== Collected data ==
<file path="src/rtl/rng_pkg.sv">
// Package: register offsets, bit positions, engine states and the LFSR step
// shared by the random block generator. Assumes a 32-bit data path.
package rng_pkg;
    localparam logic [7:0] OFS_CTRL  = 8'h00;
    localparam logic [7:0] OFS_STAT  = 8'h04;
    localparam logic [7:0] OFS_MODE  = 8'h08;
    localparam logic [7:0] OFS_IEN   = 8'h10;
    localparam logic [7:0] OFS_EVT   = 8'h14;
    localparam logic [7:0] OFS_WORD0 = 8'h20;
    localparam logic [7:0] OFS_AREQ  = 8'h60;
    localparam logic [7:0] OFS_AAGE  = 8'h64;

    localparam int B_WIDE    = 3;
    localparam int B_SEEDED  = 9;
    localparam int B_GENBUSY = 30;
    localparam int B_SEEDBSY = 31;
    localparam int B_RDY     = 0;
    localparam int B_SDONE   = 1;
    localparam int B_LOCK    = 4;
    localparam int B_GLOBAL  = 31;

    localparam logic [31:0] CMD_GEN  = 32'd1;
    localparam logic [31:0] CMD_SEED = 32'd2;
    localparam logic [31:0] IEN_MASK = 32'h8000_0013;

    typedef enum logic [1:0] {ENG_IDLE, ENG_GEN, ENG_SEED} eng_state_t;

    // One Galois step of the left-shifting LFSR.
    function automatic logic [31:0] lfsr_step(input logic [31:0] s, input logic [31:0] poly);
        return {s[30:0], 1'b0} ^ (s[31] ? poly : 32'h0);
    endfunction
endpackage

</file>
<file path="src/rtl/rng_lfsr.sv">
// LFSR entropy state. Advances one step when adv is high. In mix mode the
// noise word is XORed into the step result. A zero result is replaced by
// FILL and flagged. Assumes INIT and FILL are nonzero.
module rng_lfsr
    import rng_pkg::*;
#(
    parameter logic [31:0] POLY = 32'h04C1_1DB7,
    parameter logic [31:0] INIT = 32'hACE1_2468,
    parameter logic [31:0] FILL = 32'h0000_0001
) (
    input  logic        clk,
    input  logic        rst_n,
    input  logic        adv,
    input  logic        mix,
    input  logic [31:0] noise,
    output logic [31:0] next_state,
    output logic        lock_evt
);
    logic [31:0] state_q;
    logic [31:0] raw;

    // Next-state computation with the zero rescue.
    always_comb begin
        raw        = lfsr_step(state_q, POLY) ^ (mix ? noise : 32'h0);
        lock_evt   = adv && (raw == 32'h0);
        next_state = (raw == 32'h0) ? FILL : raw;
    end

    // State register.
    always_ff @(posedge clk) begin
        if (!rst_n)   state_q <= INIT;
        else if (adv) state_q <= next_state;
    end

    p_state_nonzero_r8: assert property (@(posedge clk) disable iff (!rst_n)
        state_q != 32'h0);
    p_lock_fill_r8: assert property (@(posedge clk) disable iff (!rst_n)
        lock_evt |=> (state_q == FILL));
endmodule

</file>
<file path="src/rtl/rng_seq.sv">
// Engine sequencer: accepts generate or reseed only when idle, runs a fixed
// count (one cycle per word, or SEED_CYCLES) and pulses a done strobe on the
// last cycle. A generate is accepted only after a reseed has completed.
module rng_seq
    import rng_pkg::*;
#(
    parameter int WORDS       = 8,
    parameter int SEED_CYCLES = 16,
    localparam int MAXC  = (WORDS > SEED_CYCLES) ? WORDS : SEED_CYCLES,
    localparam int CNT_W = $clog2(MAXC),
    localparam int IDX_W = $clog2(WORDS)
) (
    input  logic             clk,
    input  logic             rst_n,
    input  logic             start_gen,
    input  logic             start_seed,
    input  logic             wide,
    output logic             busy_gen,
    output logic             busy_seed,
    output logic             adv,
    output logic             mix,
    output logic             word_we,
    output logic [IDX_W-1:0] word_idx,
    output logic             gen_done,
    output logic             seed_done,
    output logic             seeded
);
    eng_state_t       st;
    logic [CNT_W-1:0] cnt;
    logic [CNT_W-1:0] lim;
    logic             last;

    // Decoded controls for the datapath.
    always_comb begin
        last      = (cnt == lim);
        busy_gen  = (st == ENG_GEN);
        busy_seed = (st == ENG_SEED);
        adv       = (st != ENG_IDLE);
        mix       = busy_seed;
        word_we   = busy_gen;
        word_idx  = cnt[IDX_W-1:0];
        gen_done  = busy_gen && last;
        seed_done = busy_seed && last;
    end

    // State, cycle counter, latched run length and sticky seeded flag.
    always_ff @(posedge clk) begin
        if (!rst_n) begin
            st     <= ENG_IDLE;
            cnt    <= '0;
            lim    <= '0;
            seeded <= 1'b0;
        end else begin
            case (st)
                ENG_IDLE: begin
                    cnt <= '0;
                    if (start_seed) begin
                        st  <= ENG_SEED;
                        lim <= CNT_W'(SEED_CYCLES - 1);
                    end else if (start_gen && seeded) begin
                        st  <= ENG_GEN;
                        lim <= wide ? CNT_W'(WORDS - 1) : CNT_W'(WORDS / 2 - 1);
                    end
                end
                default: begin
                    if (last) begin
                        st <= ENG_IDLE;
                        if (st == ENG_SEED) seeded <= 1'b1;
                    end else begin
                        cnt <= cnt + 1'b1;
                    end
                end
            endcase
        end
    end

    p_run_steps_r6: assert property (@(posedge clk) disable iff (!rst_n)
        (st != ENG_IDLE && !last) |=> (st == $past(st) && cnt == $past(cnt) + 1'b1));
    p_seeded_sticky_r3: assert property (@(posedge clk) disable iff (!rst_n)
        seeded |=> seeded);
    p_unseeded_idle_r7: assert property (@(posedge clk) disable iff (!rst_n)
        (st == ENG_IDLE && start_gen && !start_seed && !seeded) |=> (st == ENG_IDLE));
endmodule

</file>
<file path="src/rtl/rng_ctrl.sv">
// Register-mapped random block generator. Decodes bus writes into commands,
// mode, enables and W1C event flags, stores the result words and muxes reads.
// Assumes DATA_W = 32, WORDS = 8 and a result window aligned to 32 bytes.
module rng_ctrl
    import rng_pkg::*;
#(
    parameter int          ADDR_W      = 8,
    parameter int          DATA_W      = 32,
    parameter int          WORDS       = 8,
    parameter int          SEED_CYCLES = 16,
    parameter logic [31:0] POLY        = 32'h04C1_1DB7,
    parameter logic [31:0] SEED_INIT   = 32'hACE1_2468,
    parameter logic [31:0] LOCK_FILL   = 32'h0000_0001,
    localparam int IDX_W = $clog2(WORDS)
) (
    input  logic              clk,
    input  logic              rst_n,
    input  logic [ADDR_W-1:0] bus_addr,
    input  logic              bus_we,
    input  logic [DATA_W-1:0] bus_wdata,
    output logic [DATA_W-1:0] bus_rdata,
    input  logic [DATA_W-1:0] noise_in,
    output logic              irq
);
    logic              start_gen, start_seed;
    logic              busy_gen, busy_seed, adv, mix, word_we;
    logic              gen_done, seed_done, seeded, lock_evt;
    logic [IDX_W-1:0]  word_idx;
    logic [DATA_W-1:0] next_state;
    logic              wide_q;
    logic [DATA_W-1:0] ien_q, areq_q, aage_q;
    logic [2:0]        evt_q;
    logic [2:0]        evt_clr;
    logic [2:0]        ien_src;
    logic [DATA_W-1:0] word_q [WORDS];
    logic              in_words;

    // Command and flag-clear decode.
    always_comb begin
        start_gen  = bus_we && (bus_addr == OFS_CTRL) && (bus_wdata == CMD_GEN);
        start_seed = bus_we && (bus_addr == OFS_CTRL) && (bus_wdata == CMD_SEED);
        evt_clr    = (bus_we && bus_addr == OFS_EVT) ?
                     {bus_wdata[B_LOCK], bus_wdata[B_SDONE], bus_wdata[B_RDY]} : 3'b000;
        ien_src    = {ien_q[B_LOCK], ien_q[B_SDONE], ien_q[B_RDY]};
        irq        = ien_q[B_GLOBAL] && ((ien_src & evt_q) != 3'b000);
    end

    rng_seq #(.WORDS(WORDS), .SEED_CYCLES(SEED_CYCLES)) u_seq (
        .clk(clk), .rst_n(rst_n), .start_gen(start_gen), .start_seed(start_seed),
        .wide(wide_q), .busy_gen(busy_gen), .busy_seed(busy_seed), .adv(adv),
        .mix(mix), .word_we(word_we), .word_idx(word_idx), .gen_done(gen_done),
        .seed_done(seed_done), .seeded(seeded)
    );

    rng_lfsr #(.POLY(POLY), .INIT(SEED_INIT), .FILL(LOCK_FILL)) u_lfsr (
        .clk(clk), .rst_n(rst_n), .adv(adv), .mix(mix), .noise(noise_in),
        .next_state(next_state), .lock_evt(lock_evt)
    );

    // Software-written configuration registers.
    always_ff @(posedge clk) begin
        if (!rst_n) begin
            wide_q <= 1'b0;
            ien_q  <= '0;
            areq_q <= '0;
            aage_q <= '0;
        end else if (bus_we) begin
            if (bus_addr == OFS_MODE) wide_q <= bus_wdata[B_WIDE];
            if (bus_addr == OFS_IEN)  ien_q  <= bus_wdata & IEN_MASK;
            if (bus_addr == OFS_AREQ) areq_q <= bus_wdata;
            if (bus_addr == OFS_AAGE) aage_q <= bus_wdata;
        end
    end

    // Event flags: hardware set wins over a same-cycle W1C clear.
    always_ff @(posedge clk) begin
        if (!rst_n) evt_q <= 3'b000;
        else        evt_q <= (evt_q & ~evt_clr) | {lock_evt, seed_done, gen_done};
    end

    // One result word register per slot, loaded with the fresh LFSR state.
    for (genvar g = 0; g < WORDS; g++) begin : g_word
        always_ff @(posedge clk) begin
            if (!rst_n)                              word_q[g] <= '0;
            else if (word_we && word_idx == IDX_W'(g)) word_q[g] <= next_state;
        end
    end

    // Read multiplexer.
    always_comb begin
        in_words  = (bus_addr >= OFS_WORD0) && (bus_addr < OFS_WORD0 + ADDR_W'(4 * WORDS));
        bus_rdata = '0;
        if (in_words) begin
            bus_rdata = word_q[bus_addr[IDX_W+1:2]];
        end else begin
            case (bus_addr)
                OFS_STAT: begin
                    bus_rdata[B_WIDE]    = wide_q;
                    bus_rdata[B_SEEDED]  = seeded;
                    bus_rdata[B_GENBUSY] = busy_gen;
                    bus_rdata[B_SEEDBSY] = busy_seed;
                end
                OFS_MODE: bus_rdata[B_WIDE] = wide_q;
                OFS_IEN:  bus_rdata = ien_q;
                OFS_EVT: begin
                    bus_rdata[B_RDY]   = evt_q[0];
                    bus_rdata[B_SDONE] = evt_q[1];
                    bus_rdata[B_LOCK]  = evt_q[2];
                end
                OFS_AREQ: bus_rdata = areq_q;
                OFS_AAGE: bus_rdata = aage_q;
                default:  bus_rdata = '0;
            endcase
        end
    end

    p_ready_flag_r4: assert property (@(posedge clk) disable iff (!rst_n)
        gen_done |=> evt_q[0]);
    p_seed_flag_r3: assert property (@(posedge clk) disable iff (!rst_n)
        seed_done |=> (evt_q[1] && seeded));
    p_unseeded_words_r7: assert property (@(posedge clk) disable iff (!rst_n)
        (start_gen && !seeded && !busy_seed) |=> $stable(word_q[0]));
    p_irq_source_r10: assert property (@(posedge clk) disable iff (!rst_n)
        irq |-> (ien_q[B_GLOBAL] && (evt_q != 3'b000)));
endmodule

</file>
<file path="config.mk">
export PLATFORM = sky130hd
export DESIGN_NAME = rng_ctrl
export DESIGN_NICKNAME = d
export VERILOG_FILES = /design/src/rtl/rng_pkg.sv /design/src/rtl/rng_lfsr.sv /design/src/rtl/rng_seq.sv /design/src/rtl/rng_ctrl.sv
export SDC_FILE = /design/constraint.sdc
export NUM_CORES = 1
export LEC_CHECK = 0
export BUFFER_PORTS_ARGS = -buffer_cell sky130_fd_sc_hd__buf_2
export CAP_MARGIN = 25
export CORE_ASPECT_RATIO = 1.4
export CORE_MARGIN = 10
export CORE_UTILIZATION = 55
export DETAILED_ROUTE_END_ITERATION = 7
export GPL_TIMING_DRIVEN = 0
export PLACE_DENSITY = 0.85
export SLEW_MARGIN = 25
export SYNTH_ARGS = -nofsm -noshare
export SYNTH_HDL_FRONTEND = slang
export SYNTH_SLANG_ARGS = --single-unit
</file>
<file path="constraint.sdc">
create_clock -name clk -period 3.4 [get_ports clk]
set_input_delay 0.68 -clock clk [delete_from_list [all_inputs] [get_ports clk]]
set_output_delay 0.68 -clock clk [all_outputs]
set_load 0.1 [all_outputs]
</file>
==> flow_summary.yaml, run 1 <==
cells_and_area:
  final_common_cell: "nor2_1"
  layout-drive-gt1-share_pct: 21.4
  seqCellArea_um2: 9970
  final_nets: 1672
  multi_input_area_um2: 6880
  final_cell_mix: "277 x nor2_1, 256 x edfxtp_1, 209 x nand2_1"
  final_area_um2: 19900
  syn2layout_area_growth_pct: 17.7
  num-fill-cells: 1979
sta:
  tns_ps: 0
  finalCritPeriodShare_pct: 99.7
  fin_skew_ps: 25.0
  setup_violations: 0
  finalWorstPathRequiredPeriod_ps: 3390
  finalHoldViolCount: 0
  fmax_ghz: 0.295
  drv_slew: 0
  whs_ps: 404
  rsz0062_at_grt: "no"
  worst_pin_slew_ps: 1010
  timing.slew.headroom_pct: 32.1
place:
  routabilityCongestion: 0.951
  placed_area_um2: 18500
  dp_hpwl_mm: 35.3
  portBuffers: 105
synth:
  ys_types: 52
  avgSynthCellArea_um2: 11.7
  synth_ff_type: "edfxtp_1"
  synth_edf_count: 256
  syn_nets: 1520
  synthArstFlopShare_pct: 0
  syn_area_um2: 16900
  ys_seq_elements: 370
  ys_seq_area_share_pct: 59.1
  netlist_instances: 1439
  yosys_warnings: 0
clocking:
  path_clk_slew_ps: 70
  cts_tree: "yes"
  cts_buffer_depth: 3
  root_buffer: "clkbuf_16"
  cts.sink_count: 370
  postCtsSetupRepairBufs: 0
  clk_latency_ps: 540
  numCtsBuffers: 35
  cts_max_level: 2
setup_path:
  timing.rr.end: "evt_q[2]"
  criticalPathCategory: "input pin to output pin"
  worst-path-max-fanout: 10
  r2r-start: "u_seq.st[1]"
  worstPathArrival_ps: 2710
  required_ps: 2720
  critPathLaunchType: "input pin"
  setup.worst_path.end_class: "output pin"
  ff2ff_path_depth: 7
  rrSetupSlack_ps: 270
detailed_routing:
  vias: 12700
  drc: 0
  vias_per_cell: 6.34
  routed_wl_mm: 50.9
  drt.antenna.violating_nets: 0
  drt_iter0_drc: 1948
  routedWlPerCell_um: 25.4
  dr.pass1.iters: 6
global_route:
  antenna_found_initial: 2
  grt-ovfl-total: 0
  grt_pass1_wl_mm: 77.8
  grt_usage_pct: 26.3
  grt_pass1_vias: 13000
  grt_max_degree: 25
floorplanning:
  dieArea_um2: 38200
  die_x_um: 168
  die_height_um: 227
  ios: 108
  initial_core_util_pct: 56.0
  std_cell_rows: 75
  core_area_um2: 30100
hold_path:
  min-delay-start: "bus_wdata[12]"
  hold_path.class: "input pin to register"
  hold_end: "areq_q[12]"
  hold_depth: 3
power_and_ir_drop:
  leakagePower_uw: 0.00727
  power_density_nw_per_um2: 488
  total_power_uw: 9680
  peakVddDrop_v: 0.000250
status:
  status: "complete, no violations"
flow_run:
  drv_cap: 0
[registers in the layout, indices dropped and copies added, names as in the netlist]
| name | cells |
|---|---|
| aage_q | 32 |
| areq_q | 32 |
| evt_q | 3 |
| ien_q | 4 |
| u_lfsr.state_q | 32 |
| u_seq.cnt | 4 |
| u_seq.lim | 3 |
| u_seq.seeded | 1 |
| u_seq.st | 2 |
| wide_q | 1 |
| word_q | 256 |
[final cells by class]
type	count	share of cell area (%)
Sequential cell	370	50.2
Tap cell	385	2.43
Buffer	99	2.59
Clock buffer	43	4.73
Antenna cell	1	0.0126
Clock inverter	18	1.13
Inverter	8	0.151
Multi-Input combinational cell	962	34.7
Timing Repair Buffer	115	4.08
[where the power goes]
part | total, uW | switching, uW | internal, uW
clock | 4060 | 1710 | 2350
combinational | 683 | 432 | 250
sequential | 4940 | 36.7 | 4900
total | 9680 | 2180 | 7500
[worst max-delay path by stage]
stage,startpoint,end,slack (ps),cells past startpoint
2_1_floorplan,bus_addr[2],bus_rdata[10],-490,6
3_3_place_gp,u_seq.st[0],word_q[1][14],-1020,5
3_5_place_dp,bus_addr[2],bus_rdata[25],-570,7
4_1_cts,u_seq.st[1],bus_rdata[31],20,7
5_1_grt,bus_addr[1],bus_rdata[29],2,9
6_report,bus_addr[3],bus_rdata[25],10,7
[stage by stage]
step,setup slack (ps),std cells,util (%)
after floorplan,-486,1439,-
after global placement,-1020,1929,60.5
after detailed placement,-566,1939,61.5
after CTS,16.7,2000,65.7
after global routing,1.68,2000,65.9
final,11.2,2001,65.9
[metal layers]
metal / global-route usage (%) / routed length, um
met3: 6.14 / 5220
met1: 29.5 / 17200
met5: 0 / 0
met2: 45.4 / 25500
met4: 14.8 / 2940
[timing repair]
item | CTS | global route
gates resized for setup | 54 | 24
hold buffers | 0 | 0
endpoints found under the setup margin | 32 | 25
[logic make-up after synthesis]
| family | count (synthesis) | share of synthesized area, % |
|---|---|---|
| fa+ha+maj | 6 | 0.445 |
| xor+xnor | 56 | 3.57 |
| buf+inv | 107 | 2.63 |
| simple gates | 596 | 15.0 |
| compound gates | 207 | 8.73 |
| flops | 370 | 59.1 |
| mux | 97 | 10.5 |
[cells in the mapped netlist, drive strengths merged, types with 13 or more instances]
| master | count | share of area [%] |
|---|---|---|
| dfxtp | 114 | 14 |
| mux2i | 33 | 2.0 |
| nand3b | 17 | 0.76 |
| nor2b | 14 | 0.52 |
| nand2 | 214 | 4.8 |
| xor2 | 21 | 1.2 |
| clkbuf | 78 | 1.7 |
| xnor2 | 35 | 2.4 |
| buf | 21 | 0.71 |
| a21boi | 67 | 3.0 |
| nor2 | 287 | 6.5 |
| o21ai | 47 | 1.4 |
| edfxtp | 256 | 46 |
| nand3 | 13 | 0.39 |
| mux4 | 64 | 8.5 |
| a22oi | 24 | 1.1 |
[critical path: stages]
cell and delay [ps]:
buf_2 180, clkbuf_2 310, clkbuf_4 360, mux4_2 400
mux2i_2 360, a21oi_4 100, clkbuf_4 310
No activity file was read; power rests on OpenSTA's default activity.
==> run 2, diff against run 1 <==
ABC_AREA = 1   (was default)
==> run 2 against run 1 <==
The run now ends with setup timing left. Largest power group unchanged. Register-to-register slack better by 440 ps. Synthesized cell count is 35% higher. Via count is 27% higher. Flip-flop and latch count stayed put. First-iteration DRC count is 23% higher.
==> flow_summary.yaml, run 2 <==
status:
  status: "complete, but fails checks"
  violations: "setup timing"
cells_and_area:
  regMostFlops: "word_q"
  final_area_um2: 20000
  final_common_cell: "nor2_1"
  final_cell_mix: "403 x nor2_1, 256 x edfxtp_1, 235 x nand2_1"
  syn2layout_area_growth_pct: 15.2
  num-fill-cells: 2408
  multi_input_area_um2: 6320
  n_antenna_cell: 0
  largest_reg_flops: 256
  final_nets: 2172
  layout-drive-gt1-share_pct: 15.8
  seqCellArea_um2: 9970
place:
  routabilityCongestion: 0.993
  placed_area_um2: 18600
  dp_hpwl_mm: 41.7
  portBuffers: 104
floorplanning:
  std_cell_rows: 76
  core_area_um2: 31000
  dieArea_um2: 39200
  ios: 108
  die_x_um: 170
  initial_core_util_pct: 56.0
  die_height_um: 230
synth:
  ys_types: 38
  synth_top_area_share_pct: 44.3
  avgSynthCellArea_um2: 8.94
  syn_area_um2: 17400
  synthArstFlopShare_pct: 0
  synth_edf_count: 256
  synth_ff_type: "edfxtp_1"
  ys_seq_area_share_pct: 57.4
  yosys_warnings: 0
  synth_common_cells: "404 x nor2_1, 256 x edfxtp_1, 245 x nand2_1"
  ys_seq_elements: 370
  synth.most_common_cell: "nor2_1"
  ys_top_cells_by_area: "edfxtp_1 44%, dfxtp_1 13%, nor2_1 8.7%"
  netlist_instances: 1941
  syn_nets: 2022
  synth_top_area_cell: "edfxtp_1"
clocking:
  cts_max_level: 2
  root_buffer: "clkbuf_16"
  postCtsSetupRepairBufs: 0
  cts_buffer_depth: 3
  cts.sink_count: 370
  path_clk_slew_ps: 60
  clk_latency_ps: 540
  numCtsBuffers: 37
  cts_tree: "yes"
sta:
  timing.slew.headroom_pct: 34.6
  fmax_ghz: 0.289
  drv_slew: 0
  finalCritPeriodShare_pct: 102
  finalWorstPathRequiredPeriod_ps: 3460
  fin_skew_ps: 20.3
  finalHoldViolCount: 0
  layout_setup_ws_ps: -58.0
  tns_ps: -65.6
  setup_violations: 2
  rsz0062_at_grt: "no"
  worst_pin_slew_ps: 981
hold_path:
  hold_path.class: "input pin to register"
  hold_depth: 3
global_route:
  grt_max_degree: 25
  grt_pass1_vias: 15900
  grt_usage_pct: 29.9
  antenna_found_initial: 1
  grt-ovfl-total: 0
  grt_pass1_wl_mm: 90.1
detailed_routing:
  drc: 0
  routed_wl_mm: 60.1
  dr.pass1.iters: 8
  routedWlPerCell_um: 24.0
  drt.antenna.violating_nets: 0
  vias_per_cell: 6.42
  drt_iter0_drc: 2403
  vias: 16100
setup_path:
  setup.worst_path.end_class: "output pin"
  critPathLaunchType: "input pin"
  required_ps: 2720
  worstPathCellList: "buf_2 -> buf_4 -> buf_2 -> buf_2 -> nand3_1 -> o2111ai_1 -> nand3_1 -> o211ai_1 -> buf_4"
  critPathMaxStageDelay_ps: 350
  criticalPathCategory: "input pin to output pin"
  ff2ff_path_depth: 9
  worst_path_most_repeated_cell: "buf_2"
  cp_slowest_cell: "buf_2"
  worst-path-max-fanout: 10
  worstPathArrival_ps: 2780
power_and_ir_drop:
  leakagePower_uw: 0.00775
  peakVddDrop_v: 0.000278
  power_density_nw_per_um2: 494
flow_run:
  drv_cap: 0
[run 2: cell types whose count changed after synthesis, moves of 24 or more]
cell / before / now
nand3_1: 13 / 213
nor2_1: 279 / 404
o21ai_0: 46 / 161
inv_1: 8 / 106
a21oi_1: 10 / 81
a21boi_0: 67 / 0
mux4_2: 64 / 0
o2111ai_1: 0 / 56
mux2i_1: 33 / 0
o211ai_1: 8 / 41
nand2_1: 214 / 245
inv_2: 0 / 30
a22oi_1: 24 / 0
[run 2: worst paths after layout]
check               startpoint             to  slack, ps
setup / recovery   bus_addr[2]  bus_rdata[27]        -60
setup reg to reg   u_seq.st[1]   u_seq.lim[2]        710
hold reg to reg      aage_q[3]      aage_q[3]        460
hold / removal    bus_wdata[2]      areq_q[2]        410
[run 2: cell type report]
cell class              instances  share of cell area (%)
plain buffers                 135                    3.47
multi-input cells            1297                    31.6
flip-flops and latches        370                    49.9
clock inverters                16                   0.945
repair buffers                112                    3.82
well taps                     390                    2.44
clock buffers                  49                    5.22
inverters                     138                    2.63
[run 2: critical path: cells and delay by family]
kind	cells	cell delay, ps
AO/OA/AOI/OAI	2	340
AND/OR/NAND/NOR	2	350
buffers and inverters	5	1390
[run 2: where the power goes]
| part | internal, uW | switching [uW] | total [uW] |
|---|---|---|---|
| Combinational | 170 | 522 | 692 |
| Clock | 2470 | 1780 | 4250 |
| Sequential | 4900 | 34.4 | 4940 |
[run 2: logic make-up after synthesis]
logic type	count (synthesis)	share of synthesized area, %
buffers and inverters	274	6.46
AOI/OAI and AO/OA	345	11.9
DFF	370	57.4
xor gates and xnor gates	1	0.0505
adders and majority gates	6	0.432
and+or+nand+nor	945	23.7
[run 2: through the flow]
stage	cells	hold WS (ps)	total power (uW)	worst slack, ps	utilization [%]
4_1_cts	2508	405	9800	13.0	64.4
5_1_grt	2507	420	10000	3.81	64.5
3_5_place_dp	2443	448	5680	-498	60.2
6_report	2507	408	9880	-58.0	64.5
2_1_floorplan	1941	425	5390	-151	-
3_3_place_gp	2435	437	5640	-507	59.5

== WHAT IS BEING ASKED ==
Output each line exactly, from the first line of the data down to the line that contains "localparam logic [7:0] OFS_CTRL", both included.

== REPLY TO THE TASK ==
<file path="src/rtl/rng_pkg.sv">
// Package: register offsets, bit positions, engine states and the LFSR step
// shared by the random block generator. Assumes a 32-bit data path.
package rng_pkg;
    localparam logic [7:0] OFS_CTRL  = 8'h00;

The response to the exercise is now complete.